PROCESSING OF MILK CHOCOLATE: Milk crumb is added at the refining stage and the conching is done at a lower temperature but for a long time. Milk crumb is the mixture of specially prepared condensed milk and chocolate mass which has been reduced to powdered form. Milk chocolate should contain at least 14% milk.

DRINKING CHOCOLATE: It is prepared by adding hot water or milk to chocolate powder or chocolate flakes.

COOKING CHOCOLATE: Hardened chocolate liquor without sugar used for baking and candy making.

BITTER CHOCOLATE: Same as cooking chocolate but in some cases sugar is added to reduce the bitterness.

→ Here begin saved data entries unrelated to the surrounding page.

===== src/rtl/perf_pkg.sv =====
// Shared constants for the performance-counter bank: legacy event line indices,
// counter modes and the index-width helper used for the select ports.
package perf_pkg;

  localparam int EVT_CYCLE        = 0;
  localparam int EVT_JUMP         = 1;
  localparam int EVT_BRANCH       = 2;
  localparam int EVT_BRANCH_TAKEN = 3;
  localparam int EVT_SYSCALL      = 4;
  localparam int EVT_MEM_WR       = 5;

  typedef enum logic {
    MODE_WRAP = 1'b0,
    MODE_SAT  = 1'b1
  } mode_e;

  // Select-port width; a single-entry space still gets a 1-bit port.
  function automatic int idx_w(input int n);
    return (n > 1) ? $clog2(n) : 1;
  endfunction

endpackage


===== src/rtl/perf_counter_bank_if.sv =====
// Port bundle between the CPU/debug side (master) and the counter bank (slave).
// PERF_SNAPSHOT_EN adds the snapshot strobe, snapshot read select and shadow ovf view.
interface perf_counter_bank_if #(
  parameter int NUM_CNT = 4,
  parameter int CNT_W   = 16,
  parameter int NUM_EVT = 8
);
  localparam int IDX_W = perf_pkg::idx_w(NUM_CNT);
  localparam int EVT_W = perf_pkg::idx_w(NUM_EVT);

  // No valid/ready pairs: every strobe is single-cycle and level-sampled at
  // the rising edge, and the read port is a plain combinational mux.
  logic [NUM_EVT-1:0] evt;
  logic               halt;
  logic               clear;
  logic               cfg_we;
  logic [IDX_W-1:0]   cfg_idx;
  logic [EVT_W-1:0]   cfg_evt;
  logic               cfg_sat;
  logic [IDX_W-1:0]   rd_idx;
  logic [CNT_W-1:0]   rd_data;
  logic [NUM_CNT-1:0] ovf;
  logic               frozen;
`ifdef PERF_SNAPSHOT_EN
  logic               snap;
  logic               rd_snap;
  logic [NUM_CNT-1:0] snap_ovf;
`endif

  modport master (
    output evt, halt, clear, cfg_we, cfg_idx, cfg_evt, cfg_sat, rd_idx,
`ifdef PERF_SNAPSHOT_EN
    output snap, rd_snap,
    input  snap_ovf,
`endif
    input  rd_data, ovf, frozen
  );

  modport slave (
    input  evt, halt, clear, cfg_we, cfg_idx, cfg_evt, cfg_sat, rd_idx,
`ifdef PERF_SNAPSHOT_EN
    input  snap, rd_snap,
    output snap_ovf,
`endif
    output rd_data, ovf, frozen
  );

endinterface


===== src/rtl/perf_counter.sv =====
// One counter channel: event select, wrap/saturate mode, count register and
// sticky overflow flag. Priority inside the channel is clear > cfg write > hit.
module perf_counter
  import perf_pkg::*;
#(
  parameter int CNT_W   = 16,
  parameter int NUM_EVT = 8,
  parameter int EVT_W   = 3,
  parameter int RST_SEL = 0
) (
  input  logic               clk_i,
  input  logic               rst_i,
  input  logic               clr_i,
  input  logic [NUM_EVT-1:0] evt_i,
  input  logic               frozen_i,
  input  logic               cfg_we_i,
  input  logic [EVT_W-1:0]   cfg_evt_i,
  input  logic               cfg_sat_i,
  output logic [CNT_W-1:0]   cnt_o,
  output logic               ovf_o
);

  localparam int EVT_PAD = 1 << EVT_W;

  logic [CNT_W-1:0]   cnt_q, cnt_d;
  logic               ovf_q, ovf_d;
  logic [EVT_W-1:0]   sel_q, sel_d;
  mode_e              sat_q, sat_d;
  logic [EVT_PAD-1:0] evt_pad;
  logic               hit;

  // Padding lets sel_q index the full power-of-two range without a bounds check.
  assign evt_pad = EVT_PAD'(evt_i);
  assign hit     = evt_pad[sel_q] & ~frozen_i;

  always_comb begin
    cnt_d = cnt_q;
    ovf_d = ovf_q;
    sel_d = sel_q;
    sat_d = sat_q;
    if (clr_i) begin
      cnt_d = '0;
      ovf_d = 1'b0;
    end else if (cfg_we_i) begin
      sel_d = cfg_evt_i;
      sat_d = mode_e'(cfg_sat_i);
      cnt_d = '0;
      ovf_d = 1'b0;
    end else if (hit) begin
      if (&cnt_q) begin
        ovf_d = 1'b1;
        cnt_d = (sat_q == MODE_SAT) ? cnt_q : '0;
      end else begin
        cnt_d = cnt_q + 1'b1;
      end
    end
  end

  always_ff @(posedge clk_i) begin
    if (rst_i) begin
      cnt_q <= '0;
      ovf_q <= 1'b0;
      sel_q <= EVT_W'(RST_SEL);
      sat_q <= MODE_WRAP;
    end else begin
      cnt_q <= cnt_d;
      ovf_q <= ovf_d;
      sel_q <= sel_d;
      sat_q <= sat_d;
    end
  end

  assign cnt_o = cnt_q;
  assign ovf_o = ovf_q;

endmodule


===== src/rtl/perf_counter_bank.sv =====
// Programmable performance-counter bank: freeze-on-halt flag, cfg decode, read mux.
// Build option PERF_SNAPSHOT_EN adds a shadow copy of all counters and ovf flags.
module perf_counter_bank
  import perf_pkg::*;
#(
  parameter int NUM_CNT = 4,
  parameter int CNT_W   = 16,
  parameter int NUM_EVT = 8
) (
  input logic                clk,
  input logic                reset,
  perf_counter_bank_if.slave bus
);

  localparam int EVT_W = idx_w(NUM_EVT);

  logic               frozen_q, frozen_d;
  logic               cfg_ok;
  logic [CNT_W-1:0]   cnt [NUM_CNT];
  logic [NUM_CNT-1:0] ovf_w;
  logic [CNT_W-1:0]   live_rd;

  // Halt's own cycle still counts because the flag only takes effect next cycle.
  always_comb begin
    frozen_d = frozen_q | bus.halt;
    if (bus.clear) frozen_d = 1'b0;
  end

  always_ff @(posedge clk) begin
    if (reset) frozen_q <= 1'b0;
    else       frozen_q <= frozen_d;
  end

  assign cfg_ok = bus.cfg_we && (int'(bus.cfg_idx) < NUM_CNT) && (int'(bus.cfg_evt) < NUM_EVT);

  for (genvar i = 0; i < NUM_CNT; i++) begin : g_cnt
    perf_counter #(
      .CNT_W  (CNT_W),
      .NUM_EVT(NUM_EVT),
      .EVT_W  (EVT_W),
      .RST_SEL(i % NUM_EVT)
    ) u_cnt (
      .clk_i    (clk),
      .rst_i    (reset),
      .clr_i    (bus.clear),
      .evt_i    (bus.evt),
      .frozen_i (frozen_q),
      .cfg_we_i (cfg_ok && (int'(bus.cfg_idx) == i)),
      .cfg_evt_i(bus.cfg_evt),
      .cfg_sat_i(bus.cfg_sat),
      .cnt_o    (cnt[i]),
      .ovf_o    (ovf_w[i])
    );
  end

  always_comb begin
    live_rd = '0;
    for (int i = 0; i < NUM_CNT; i++) begin
      if (int'(bus.rd_idx) == i) live_rd = cnt[i];
    end
  end

`ifdef PERF_SNAPSHOT_EN
  logic [CNT_W-1:0]   shadow_q [NUM_CNT];
  logic [NUM_CNT-1:0] shadow_ovf_q;
  logic [CNT_W-1:0]   snap_rd;

  // Copies register outputs, so the snapshot excludes the snap cycle's hits.
  always_ff @(posedge clk) begin
    if (reset) begin
      for (int i = 0; i < NUM_CNT; i++) shadow_q[i] <= '0;
      shadow_ovf_q <= '0;
    end else if (bus.snap) begin
      for (int i = 0; i < NUM_CNT; i++) shadow_q[i] <= cnt[i];
      shadow_ovf_q <= ovf_w;
    end
  end

  always_comb begin
    snap_rd = '0;
    for (int i = 0; i < NUM_CNT; i++) begin
      if (int'(bus.rd_idx) == i) snap_rd = shadow_q[i];
    end
  end

  assign bus.rd_data  = bus.rd_snap ? snap_rd : live_rd;
  assign bus.snap_ovf = shadow_ovf_q;
`else
  assign bus.rd_data = live_rd;
`endif

  assign bus.ovf    = ovf_w;
  assign bus.frozen = frozen_q;

endmodule


===== src/flat_wrapper.sv =====
// flat-port wrapper written by rule: the top's interface ports become plain ports
module perf_counter_bank_flat import perf_pkg::*;
#(
  parameter int NUM_CNT = 4,
  parameter int CNT_W   = 16,
  parameter int NUM_EVT = 8
)
  (clk, reset, bus_evt, bus_halt, bus_clear, bus_cfg_we, bus_cfg_idx, bus_cfg_evt, bus_cfg_sat, bus_rd_idx, bus_rd_data, bus_ovf, bus_frozen);
  perf_counter_bank_if #(.NUM_CNT(NUM_CNT), .CNT_W(CNT_W), .NUM_EVT(NUM_EVT)) bus_i ();
  input logic clk;
  input logic reset;
  input wire logic [$bits(bus_i.evt)-1:0] bus_evt;
  input wire logic [$bits(bus_i.halt)-1:0] bus_halt;
  input wire logic [$bits(bus_i.clear)-1:0] bus_clear;
  input wire logic [$bits(bus_i.cfg_we)-1:0] bus_cfg_we;
  input wire logic [$bits(bus_i.cfg_idx)-1:0] bus_cfg_idx;
  input wire logic [$bits(bus_i.cfg_evt)-1:0] bus_cfg_evt;
  input wire logic [$bits(bus_i.cfg_sat)-1:0] bus_cfg_sat;
  input wire logic [$bits(bus_i.rd_idx)-1:0] bus_rd_idx;
  output wire logic [$bits(bus_i.rd_data)-1:0] bus_rd_data;
  output wire logic [$bits(bus_i.ovf)-1:0] bus_ovf;
  output wire logic [$bits(bus_i.frozen)-1:0] bus_frozen;
  assign bus_i.evt = bus_evt;
  assign bus_i.halt = bus_halt;
  assign bus_i.clear = bus_clear;
  assign bus_i.cfg_we = bus_cfg_we;
  assign bus_i.cfg_idx = bus_cfg_idx;
  assign bus_i.cfg_evt = bus_cfg_evt;
  assign bus_i.cfg_sat = bus_cfg_sat;
  assign bus_i.rd_idx = bus_rd_idx;
  assign bus_rd_data = bus_i.rd_data;
  assign bus_ovf = bus_i.ovf;
  assign bus_frozen = bus_i.frozen;
  perf_counter_bank #(.NUM_CNT(NUM_CNT), .CNT_W(CNT_W), .NUM_EVT(NUM_EVT)) u_core (.clk(clk), .reset(reset), .bus(bus_i));
endmodule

CHOCOLATE LIQUOR:   Dark thick liquid or paste that is the end product of grinding cocoa beans.

COUVERTURE: Also, called coating or bulk chocolate. It has extra cocoa butter added which makes it shinier, soft and smooth.

TRUFFLE:  A blend of chocolate, butter and cream and sugar, filled with liqueur or fruit flavouring and rolled in cocoa powder or powdered sugar. Their shape resembles that of black furnus truffle after which the name is given.

IMITATION CHOCOLATE
It is also known as bakers chocolate where some or all the cocoa fat is replaced with other vegetable fat and stabilized. Imitation chocolate are used for coating of ice cream, cakes and candies. The fat used should resist melting in hand. A hydrogenated fat will resist better than cocoa butter in melting during summer. They are cheaper than the cocoa butter chocolate and  must be appropriately labeled.





MELTING OF CHOCOLATE

Cocoa Butter melts at 89 F to 93 F which is just below body temp. Chocolate is used by melting bitter chocolate or couverture at 115 F and then cooled to a temp of 85 F and then spread and used.  Do not over heat during the melting stage temp. Above 120 F tends to make the chocolate thick and coarse. White melting chocolate it must be kept free from any contact  with water or liquid of any kind and it tends to cause the chocolate to stiffened lose its liquid form.  Tempering of chocolate is the addition of finely grated chocolate to melted chocolate. So that the temp. is brought down faster and the chocolate sets faster.

FLAVOURING: The flavouring which is compatible with chocolate in vanilla.  Excessive spices may mask the true chocolate flavour if used in excess.

USES AND PREPARATION OF COCOA AND CHOCOLATE:

Cocoa and chocolate is used for the preparation or chocolates, beverages, flavour desserts, cakes ice cream etc.

The process of roasting the cocoa beans dextrinises the natural cocoa starch rendering it more absorbent to  moisture. Thus the addition of cocoa powder in a cake mix will bring about the stiffening of the batter. To compensate for this a reduction in flavour is desirable. The exact extent of this reduction is dependent of the type of cocoa but will at least be 4 ounce. Cut in flour for every pound of cocoa used.
In certain recipes for chocolate cakes particularly  Devils food, a certain amount of soda is often included because of the action which it seems to have in promoting a reddish brown seems to colour of the crumb. Unless very carefully used soda is likely to impart that undesirable flavour in a chocolate cake.


COMPOSITION OF COCOA                                                       

Cocoa has an alkaloid called teobromine and caffeine  which acts as stimulant.

STORAGE: Cool in a dry place in airtight containers. If kept at higher temperature cocoa butter rises to the surface giving a patchy appearance to the chocolate.